Warning: This library includes all items relevant to health product marketing that we are aware of regardless of quality. Often we do not agree with all or part of the contents.

 

Publication type: chapter

Jain S
Continuing Medical Education: How to Separate Continuing Medical Education from Pharmaceutical Industry Promotion
Understanding Physician-Pharmaceutical Industry Interactions A Concise Guide Cambridge: Cambridge University Press 2010
http://www.ebooks.cambridge.org/chapter.jsf?bid=CBO9780511665677&cid=CBO9780511665677A013


Abstract:

Jane checked her watch. She was post call and on rounds; the grand rounds she had planned to attend had already started. The speaker was Dr. Bow, a professor from a prestigious medical school who was an expert on mood disorders. Jane had read his book focusing on pharmacological management of mood disorders and had been looking forward to hearing him speak.
Continuing medical education (CME) is critically important for physicians to keep abreast of the latest developments in patient care. In response to congressional investigation of questionable pharmaceutical marketing practices of the 1980’s, the American Medical Association and six other groups formed the Accreditation Council for Continuing Medical Education (ACCME). The ACCME’s 1992 “Standards for Commercial Support” sets forth norms that govern the professional relationships between commercial interests and continuing medical education providers.
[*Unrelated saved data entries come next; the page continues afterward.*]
**src/rtl/spgd_update_core.sv**
```systemverilog
// SPGD datapath: integrates ADC samples, latches J+/J-, applies the gain-scaled U update
// and drives the selected DAC word. Define SPGD_LFSR_PERT_EN to enable the LFSR perturbation sign.
module spgd_update_core #(
    parameter int unsigned        ACC_W  = 32,
    parameter logic signed [13:0] U_INIT = 14'sd0
) (
    input  logic             adc_clk,
    input  logic             adc_rstn,
    input  logic [13:0]      adc_dat,
    input  logic             FSM_ADC_COUNTER_START,
    input  logic             FSM_ADC_COUNTER_RST,
    input  logic             FSM_JP_WRT,
    input  logic             FSM_JM_WRT,
    input  logic             FSM_U_WRT,
    input  logic             FSM_REG_RST,
    input  logic [1:0]       FSM_DAC_SEL,
    input  logic [4:0]       gain_shift,
    input  logic [12:0]      pert_amp,
    output logic [13:0]      dac_dat,
    output logic [13:0]      u_out,
    output logic [ACC_W-1:0] j_plus,
    output logic [ACC_W-1:0] j_minus,
    output logic             pert_sign
);

    localparam int unsigned DW = 14;
    localparam int unsigned SW = ACC_W + 2;

    localparam logic signed [ACC_W-1:0] ACC_MAX = {1'b0, {(ACC_W-1){1'b1}}};
    localparam logic signed [ACC_W-1:0] ACC_MIN = {1'b1, {(ACC_W-1){1'b0}}};
    localparam logic signed [SW-1:0]    S14_MAX = SW'(8191);
    localparam logic signed [SW-1:0]    S14_MIN = SW'(-8192);

    logic signed [ACC_W-1:0] acc_q;
    logic signed [ACC_W-1:0] jp_q;
    logic signed [ACC_W-1:0] jm_q;
    logic signed [DW-1:0]    u_q;
    logic        [DW-1:0]    dac_q;
    logic                    s_neg;

    logic signed [ACC_W:0]   acc_sum_c;
    logic signed [ACC_W-1:0] acc_sat_c;
    logic signed [ACC_W:0]   diff_c;
    logic signed [ACC_W:0]   step_c;
    logic signed [SW-1:0]    u_ext_c;
    logic signed [SW-1:0]    u_sum_c;
    logic signed [SW-1:0]    amp_ext_c;
    logic        [DW-1:0]    dac_nxt_c;

    // Clamp a wide signed value into the 14-bit DAC/U range.
    function automatic logic signed [DW-1:0] sat14(input logic signed [SW-1:0] v);
        if (v > S14_MAX)      return 14'sh1FFF;
        else if (v < S14_MIN) return 14'sh2000;
        else                  return v[DW-1:0];
    endfunction

    // Saturating accumulate: overflow shows as disagreement of the two top sum bits.
    always_comb begin
        acc_sum_c = (ACC_W+1)'(acc_q) + (ACC_W+1)'($signed(adc_dat));
        acc_sat_c = acc_sum_c[ACC_W-1:0];
        if (acc_sum_c[ACC_W] != acc_sum_c[ACC_W-1])
            acc_sat_c = acc_sum_c[ACC_W] ? ACC_MIN : ACC_MAX;
    end

    always_comb begin
        diff_c    = (ACC_W+1)'(jp_q) - (ACC_W+1)'(jm_q);
        step_c    = diff_c >>> gain_shift;
        u_ext_c   = SW'(u_q);
        u_sum_c   = s_neg ? (u_ext_c - SW'(step_c)) : (u_ext_c + SW'(step_c));
        amp_ext_c = SW'($signed({1'b0, pert_amp}));
    end

    // DAC source select; 01/10 swap roles when the perturbation sign is negative.
    always_comb begin
        dac_nxt_c = '0;
        case (FSM_DAC_SEL)
            2'b01:   dac_nxt_c = s_neg ? sat14(u_ext_c - amp_ext_c) : sat14(u_ext_c + amp_ext_c);
            2'b10:   dac_nxt_c = s_neg ? sat14(u_ext_c + amp_ext_c) : sat14(u_ext_c - amp_ext_c);
            2'b11:   dac_nxt_c = u_q;
            default: dac_nxt_c = '0;
        endcase
    end

    always_ff @(posedge adc_clk or negedge adc_rstn) begin
        if (!adc_rstn) begin
            acc_q <= '0;
            jp_q  <= '0;
            jm_q  <= '0;
            u_q   <= U_INIT;
            dac_q <= '0;
        end else begin
            if (FSM_REG_RST) begin
                acc_q <= '0;
                jp_q  <= '0;
                jm_q  <= '0;
                u_q   <= U_INIT;
            end else begin
                if (FSM_ADC_COUNTER_RST)        acc_q <= '0;
                else if (FSM_ADC_COUNTER_START) acc_q <= acc_sat_c;
                if (FSM_JP_WRT) jp_q <= acc_q;
                if (FSM_JM_WRT) jm_q <= acc_q;
                if (FSM_U_WRT)  u_q  <= sat14(u_sum_c);
            end
            dac_q <= dac_nxt_c;
        end
    end

`ifdef SPGD_LFSR_PERT_EN
    logic [15:0] lfsr_q;

    // Fibonacci LFSR x^16+x^14+x^13+x^11+1, shifting toward bit 0; advances once per update.
    always_ff @(posedge adc_clk or negedge adc_rstn) begin
        if (!adc_rstn)      lfsr_q <= 16'hACE1;
        else if (FSM_U_WRT) lfsr_q <= {lfsr_q[0] ^ lfsr_q[2] ^ lfsr_q[3] ^ lfsr_q[5], lfsr_q[15:1]};
    end

    assign s_neg = lfsr_q[0];
`else
    assign s_neg = 1'b0;
`endif

    assign dac_dat   = dac_q;
    assign u_out     = u_q;
    assign j_plus    = jp_q;
    assign j_minus   = jm_q;
    assign pert_sign = s_neg;

endmodule

```
**config.mk**
```make
export PLATFORM = sky130hd
export DESIGN_NAME = spgd_update_core
export DESIGN_NICKNAME = d
export VERILOG_FILES = /design/src/rtl/spgd_update_core.sv
export SDC_FILE = /design/constraint.sdc
export NUM_CORES = 1
export LEC_CHECK = 0
export ABC_AREA = 1
export CORE_ASPECT_RATIO = 1.25
export CORE_MARGIN = 8
export CORE_UTILIZATION = 64
export CTS_CLUSTER_DIAMETER = 40
export DETAILED_ROUTE_END_ITERATION = 10
export PLACE_DENSITY = 0.95
export SKIP_CTS_REPAIR_TIMING = 1
export SYNTH_ARGS = -nofsm -noshare
export SYNTH_HDL_FRONTEND = slang
export SYNTH_SLANG_ARGS = --single-unit
```
**constraint.sdc**
```tcl
create_clock -name adc_clk -period 8.2 [get_ports adc_clk]
set_input_delay 1.64 -clock adc_clk [delete_from_list [all_inputs] [get_ports adc_clk]]
set_output_delay 1.64 -clock adc_clk [all_outputs]
set_load 0.05 [all_outputs]
```
==> out/summary.txt, run 1 <==
P_int = 2400 uW
Initial Utilization = 65.1%
Sequential area share after synthesis = 20.1%
Critical Path RT = 8.57 ns
# diodes = 0
Crit path max-delay cell type = inv_1
Die height = 190 um
Synth warn = 0
Max-cap viol count = 0
PD cells = 302 nW/um^2
Status = complete, no violations
Synth unique cells = 53
Vias = 18100
CTS Root Cell = clkbuf_16
I/O Pins = 135
Fin. Hold Viols = 0
Die X = 155 um
GRT overflow = 0
CTS tree = built
Sw frac = 54.8%
DP Area = 16900 um^2
Routed Antenna Nets = 0
CORE AREA = 23700 um^2
Router iterations before antenna repair = 6
Most used cell, CP = nand2_1
Async SR Flop Fraction = 100%
Commonest cells after routing, fill and taps aside = nand2_1 (964), inv_1 (338), nand3_1 (333)
Site row count = 63
CTS Sinks = 124
Slew headroom = 24.5%
Synth Cell Area = 15500 um^2
Part of the power in combinational logic = 68.2%
Skew final = 0.0114 ns
Gate count after technology mapping = 2634
CTS Buf Count = 17
PortBufs = 133
Hold WS = 0.518 ns
Die area = 29400 um^2
WL/cell = 17.5 um
Primary FF master, synth = dfrtp_1
Seq pwr share = 15.4%
Nets@finish = 2891
Syn Nets = 2804
EDFF count, synth = 0
Final Cycle Share = 80.4%
H-Tree Depth = 4
Routability cong. = 1.02
Final Setup Violations = 0
Hold crit path type = reg2reg
Final HPWL DP = 41.6 mm
Clk_lat worst skew = 0.44 ns
#FFs+latches synth = 124
Unrepaired setup endpoints after global routing = false
Pin count of the biggest net entering global routing = 65
Filler instances = 1960
Sw power = 2910 uW
Setup tns final = 0 ns
Syn-to-layout area delta = 13.8%
Arrival time worst endpoint = 6.97 ns
Crit path kind = in2reg
Vias in the first global route = 17600
Kind of cell adding the most delay to the critical path = simple AND/OR/NAND/NOR gates
Worst VDD drop = 0.182 mV
Residual DRC count = 0
CP Capture Type = flop
Worst slew pin tran = 1.13 ns
Layout cells sized above 1 = 4.46%
Reg area = 3100 um^2
Total Routed Length = 53.6 mm
Max Slew Vio Count = 0
Clk buf depth = 2
Clock power share = 16.4%
Fmax = 152 MHz
Final Cell Area = 17600 um^2
Leakage = 0.00959 uW
Clock transition at the registers of the reported paths = 0.06 ns
Multi-input logic area = 10700 um^2
Total track usage = 36.1%
Initial antenna violation count = 0
Worst setup SP type = input port
First-pass GRT wire length = 86.2 mm
Initial DRC count = 1357
Avg Inst Size Synth = 5.87 um^2
Crit path max fanout = 45
WP buf/inv = 5
Worst stage delay on the critical path = 0.73 ns
Most common cell after layout, fill and taps aside = nand2_1
Final min period = 6.60 ns
Vias per Instance = 5.91
==> power groups by stage <==
stage                     Sequential, uW  Clock [uW]  Combinational (uW)
after detailed placement             822           0                3520
after global routing                 822         892                4000
after CTS                            812         867                3550
after global placement               817           0                3470
final                                817         871                3620
after floorplan                     1020           0                2460
==> tightest hold or removal path: stages (launching register included) <==
cell	delay (ns)
dfrtp_1	0.37
nand2_1	0.06
nand2_1	0.06
==> cells in the mapped netlist, types with 2 or more instances <==
cell | n | area [um^2]
a21o_1 | 7 | 52.6
a21oi_1 | 115 | 576
a21oi_2 | 6 | 52.6
a31oi_1 | 6 | 37.5
and2_1 | 4 | 25.0
buf_1 | 14 | 52.6
buf_2 | 7 | 35.0
buf_4 | 6 | 45.0
buf_6 | 3 | 33.8
clkbuf_1 | 44 | 165
clkinv_1 | 5 | 18.8
dfrtp_1 | 124 | 3100
fa_1 | 5 | 100
ha_1 | 123 | 1540
inv_1 | 338 | 1270
inv_2 | 14 | 52.6
mux2i_1 | 3 | 30.0
nand2_1 | 964 | 3620
nand2_2 | 14 | 87.6
nand3_1 | 333 | 1670
nand3_2 | 7 | 70.1
nand3b_1 | 7 | 52.6
nand4_1 | 26 | 163
nor2_1 | 145 | 544
nor2_2 | 18 | 113
nor2_4 | 3 | 33.8
nor3_1 | 25 | 125
nor3_2 | 3 | 30.0
nor4_1 | 3 | 18.8
o2111ai_1 | 2 | 17.5
o211ai_1 | 12 | 90.1
o21a_1 | 3 | 22.5
o21ai_0 | 128 | 641
o21ai_1 | 7 | 35.0
o21ai_2 | 2 | 17.5
o21bai_1 | 17 | 128
o311ai_0 | 2 | 17.5
o31ai_1 | 3 | 22.5
or2_2 | 5 | 31.3
xnor2_1 | 19 | 166
xor2_1 | 49 | 429
xor2_2 | 2 | 32.5
==> metal layers <==
layer	track usage [%]	vias up	part of all wire, %	wire [um]
met4	25.9	0	7.5	4040
li1	-	8627	-	-
met2	62.5	1001	48	25500
met5	0	-	0	0
met3	5.90	255	8.3	4430
met1	39.6	8204	37	19600
==> final cells by class <==
cell class | count | share of cell area, %
multi-input combinational | 2077 | 60.7
sequential | 124 | 17.6
timing repair buffer | 144 | 8.03
inverter | 357 | 7.62
clock buffer | 23 | 2.83
tap | 325 | 2.31
clock inverter | 9 | 0.882
==> path summary, 6_finish.rpt <==
path                                to  depth (start not counted)     startpoint  slack, ns
max                           u_out[7]                         27  gain_shift[0]       1.60
min                          acc_q[20]                          2      acc_q[20]       0.52
max reg2reg                   u_out[7]                         40      j_plus[0]       2.49
min reg2reg                  acc_q[20]                          2      acc_q[20]       0.52
max in group asynchronous  j_minus[29]                          2       adc_rstn       5.56
min in group asynchronous   dac_dat[8]                          1       adc_rstn       1.32
==> through the flow <==
stage / power [uW] / worst slack [ns] / util, % / instances
global placement: 4290 / 1.48 / 71.4 / 3027
floorplan: 3480 / 3.00 / - / 2634
detailed placement: 4340 / 1.39 / 71.4 / 3027
finish: 5310 / 1.60 / 74.1 / 3059
CTS: 5230 / 1.78 / 74.1 / 3059
global route: 5720 / 1.24 / 74.1 / 3059
==> flip-flops by register name (all words and copies together) (netlist names) <==
name and count:
dac_dat 14, j_minus 32, j_plus 32, acc_q 32, u_out 14
==> kinds of logic after synthesis <==
kind of cell             share of synthesized area, %
AND/OR/NAND/NOR                                  42.6
multiplexers                                    0.194
adder cells (fa/ha/maj)                          10.6
AO/OA/AOI/OAI                                    11.5
flip-flops                                       20.1
other                                          0.0243
XOR/XNOR                                         4.06
buffers and inverters                            10.9
Note: power is estimated with default switching activity, not from simulation.
==> run 2, diff against run 1 <==
Settings changed: CORE_UTILIZATION 64 to 61, PLACE_DENSITY 0.95 to 0.94.
Clock period 8.2 ns to 6.6 ns, I/O delays scaled along.
==> run 2 against run 1 <==
Core utilization decreased by 4.1 points. Non-clock buffer count is 6 higher. Global-route usage shrank 1.5 points. Sequential power is 25% higher. Critical path depth up 3. Worst setup slack worse by 0.65 ns. Final cell count grew 0.52%. Critical path type is now reg2reg.
==> out/summary.txt, run 2 (synthesis gave the netlist of run 1 again) <==
GRT overflow = 0 (unchanged)
Initial antenna violation count = 0 (unchanged)
CTS Buf Count = 17 (unchanged)
Fmax = 177 MHz
Final min period = 5.64 ns
Most common cell after layout, fill and taps aside = nand2_1
Fin util = 70.0% (-4.1 points)
Final Cycle Share = 85.5%
Dpl cells = 3043 (+0.53%)
Initial Utilization = 61.7% (-3.4 points)
H-Tree Depth = 4 (unchanged)
Filler instances = 2261 (+15%)
CP Capture Type = flop
Die X = 158 um (+2.2%)
Residual DRC count = 0 (unchanged)
Site row count = 65 (+3.2%)
Crit path kind = reg2reg
Nets@finish = 2897 (+0.21%)
Crit path max-delay cell type = ha_1
Setup tns final = 0 ns (unchanged)
I/O Pins = 135 (unchanged)
Leakage = 0.00956 uW (-0.25%)
Worst VDD drop = 0.279 mV (+53%)
CORE AREA = 25000 um^2 (+5.6%)
Routability cong. = 1.03 (+1.2%)
Final Setup Violations = 0 (unchanged)
Pin count of the biggest net entering global routing = 74 (+14%)
Multi-input logic area = 10700 um^2 (unchanged)
Skew final = 0.0122 ns (+0.000800 ns)
# diodes = 0 (unchanged)
Clk_lat worst skew = 0.43 ns (about the same)
CTS Sinks = 124 (unchanged)
Layout cells sized above 1 = 4.71% (+0.25 points)
Most used cell, CP = nand2_1
CTS Root Cell = clkbuf_16
Vias = 18000 (-0.40%)
Crit path max fanout = 13 (-71%)
Critical Path RT = 6.97 ns (-1.60 ns)
Unrepaired setup endpoints after global routing = false
WL/cell = 17.3 um (-1.2%)
Router iterations before antenna repair = 6 (unchanged)
Total Routed Length = 53.2 mm (-0.73%)
Initial DRC count = 1195 (-12%)
CTS tree = built
PortBufs = 133 (unchanged)
Hold crit path type = reg2reg
First-pass GRT wire length = 86.4 mm (+0.27%)
Die height = 194 um (+2.2%)
Max-cap viol count = 0 (unchanged)
Arrival time worst endpoint = 6.01 ns (-0.96 ns)
Clk buf depth = 2 (unchanged)
Syn-to-layout area delta = 13.4%
PD cells = 365 nW/um^2 (+21%)
Total track usage = 34.6% (-1.5 points)
Slew headroom = 22.8% (-1.6 points)
Clock transition at the registers of the reported paths = 0.07 ns (about the same)
Max Slew Vio Count = 0 (unchanged)
Final HPWL DP = 42.4 mm (+2.1%)
Status = complete, no violations
Reg area = 3100 um^2 (unchanged)
Routed Antenna Nets = 0 (unchanged)
Worst slew pin tran = 1.16 ns (+0.0246 ns)
Finished Layout Cells = 3075 (+0.52%)
Die area = 30700 um^2 (+4.5%)
Worst stage delay on the critical path = 0.43 ns (-0.30 ns)
Fin. Hold Viols = 0 (unchanged)
Worst setup SP type = flop
Vias per Instance = 5.86 (-0.92%)
Vias in the first global route = 17700 (+0.45%)
Commonest cells after routing, fill and taps aside = nand2_1 (964), inv_1 (338), nand3_1 (333)
==> run 2: worst paths after layout <==
| path | slack (ns) | start | depth (start not counted) | end |
|---|---|---|---|---|
| setup reg to reg | 0.96 | j_plus[0] | 30 | u_out[10] |
| setup / recovery | 0.96 | j_plus[0] | 30 | u_out[10] |
| hold reg to reg | 0.52 | acc_q[12] | 2 | acc_q[12] |
| max in group asynchronous | 4.26 | adc_rstn | 2 | j_minus[3] |
| hold / removal | 0.52 | acc_q[12] | 2 | acc_q[12] |
| min in group asynchronous | 0.94 | adc_rstn | 1 | dac_dat[10] |
==> run 2: where the power goes <==
part           internal [uW]  leakage [uW]  switching, uW  total, uW
clock                    484      0.000268            381        865
sequential               862       0.00168            163       1020
combinational           1440       0.00762           3080       4510
==> run 2: layout make-up <==
type | instances | share of cell area, %
Tap cell | 335 | 2.39
Timing Repair Buffer | 150 | 8.31
Clock buffer | 17 | 2.43
Sequential cell | 124 | 17.7
Inverter | 357 | 7.64
Clock inverter | 15 | 0.657
Multi-Input combinational cell | 2077 | 60.9
==> run 2: worst max-delay path, delay by kind of cell, from the launching register on <==
family	cells	cell delay [ns]
simple gates	20	3.02
fa+ha+maj	3	1.04
buf+inv	4	0.47
flops	1	0.38
compound gates	2	0.38
xor+xnor	1	0.26
==> run 2: metrics by stage <==
stage | cell area, um^2 | hold slack (ns) | power, uW | setup slack [ns]
global placement | 17000 | 0.493 | 5360 | 0.910
finish | 17500 | 0.521 | 6400 | 0.957
detailed placement | 17000 | 0.503 | 5440 | 0.848
global route | 17500 | 0.534 | 6940 | 0.541
floorplan | 15500 | 0.475 | 4320 | 1.72
CTS | 17500 | 0.521 | 6320 | 1.11
==> run 2: per-layer routing <==
layer	global-route usage, %	vias up	wire length [um]
li1	-	8643	-
met1	38.3	8231	19700
met2	60.5	917	26400
met3	5.35	224	3790
met4	21.1	0	3300
met5	0	-	0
The need for such statements arises from the fact that year after year, the major pharmaceutical companies invest millions to support educational activities developed and certified by accredited CME providers.
The ACCME defines commercial bias as “favoring one product over another in a manner that is perceived to be or intended to advance the commercial interest of the product, device or service that physicians control, use, deploy or manage in the care of patients”. Concerns over the presence of commercial bias in CME have sparked much debate in the academic literature.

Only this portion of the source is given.